Closed hjoliver closed 7 months ago
On the other hand, if we made it more friendly, it might just be equivalent to the stall timeout.
Exactly! Either inactivity means inactivity or it becomes something else.
I see this as a sys-admin feature rather than a test thing. A workflow could hit its inactivity timeout if it has pending xtriggers or even submitted/running tasks. This is useful because if a workflow is sitting there for long periods of time with pending xtriggers or active tasks, something external to Cylc is going wrong. We set an extremely long P30D
timeout at our site to automatically mop up anything that's got itself into a strange state.
So, I'm happy with the status quo. We already have events to cover other situations.
Note, we are currently missing one event: https://github.com/cylc/cylc-flow/issues/4957
OK, I agree with that.
In that case, we just need to document exactly what inactivity means. And note what you've just described as the intended use case, with a long timeout.

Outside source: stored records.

### config.mk
export PLATFORM = sky130hd
export DESIGN_NAME = pfb_ctrl
export DESIGN_NICKNAME = d
export VERILOG_FILES = /design/src/rtl/pfb_pkg.sv /design/src/rtl/pfb_ctrl.sv
export SDC_FILE = /design/constraint.sdc
export NUM_CORES = 1
export LEC_CHECK = 0
export BUFFER_PORTS_ARGS = -buffer_cell sky130_fd_sc_hd__buf_2
export CORE_MARGIN = 2
export CORE_UTILIZATION = 53
export CTS_CLUSTER_DIAMETER = 200
export DETAILED_ROUTE_END_ITERATION = 12
export PLACE_DENSITY = 0.8
export SYNTH_ARGS = -nofsm -noshare
export SYNTH_HDL_FRONTEND = slang
export SYNTH_SLANG_ARGS = --single-unit
### constraint.sdc
create_clock -name clk -period 3.23 [get_ports clk]
set_clock_uncertainty 0.05 [all_clocks]
set_input_delay 0.4845 -clock clk [delete_from_list [all_inputs] [get_ports clk]]
set_output_delay 0.4845 -clock clk [all_outputs]
set_load 0.03 [all_outputs]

Pretty sure it is not currently defined in the docs. And it's not obvious, for instance, that an unsatisfied xtrigger is "inactive" (it is being actively checked periodically), or that a running task should be considered "inactive" just because it hasn't returned a job status message in a while (it is actively executing)
The existing docs are here:
The inactivity timeout is not affected by the presence of unsatisfied xtriggers (including clock triggers), which might be surprising if you abort on inactivity timeout in a clock-triggered workflow.
It seems a bit aggressive to abort on "inactivity" if there are active tasks and/or active xtriggers present.
On the other hand, if we made it more friendly, it might just be equivalent to the stall timeout.
I think this feature was originally added primarily for use in functional tests, where we might assume something has gone wrong if nothing is happening, even if the workflow is not technically stalled.
At the very least, we should document for users exactly what "inactivity" means.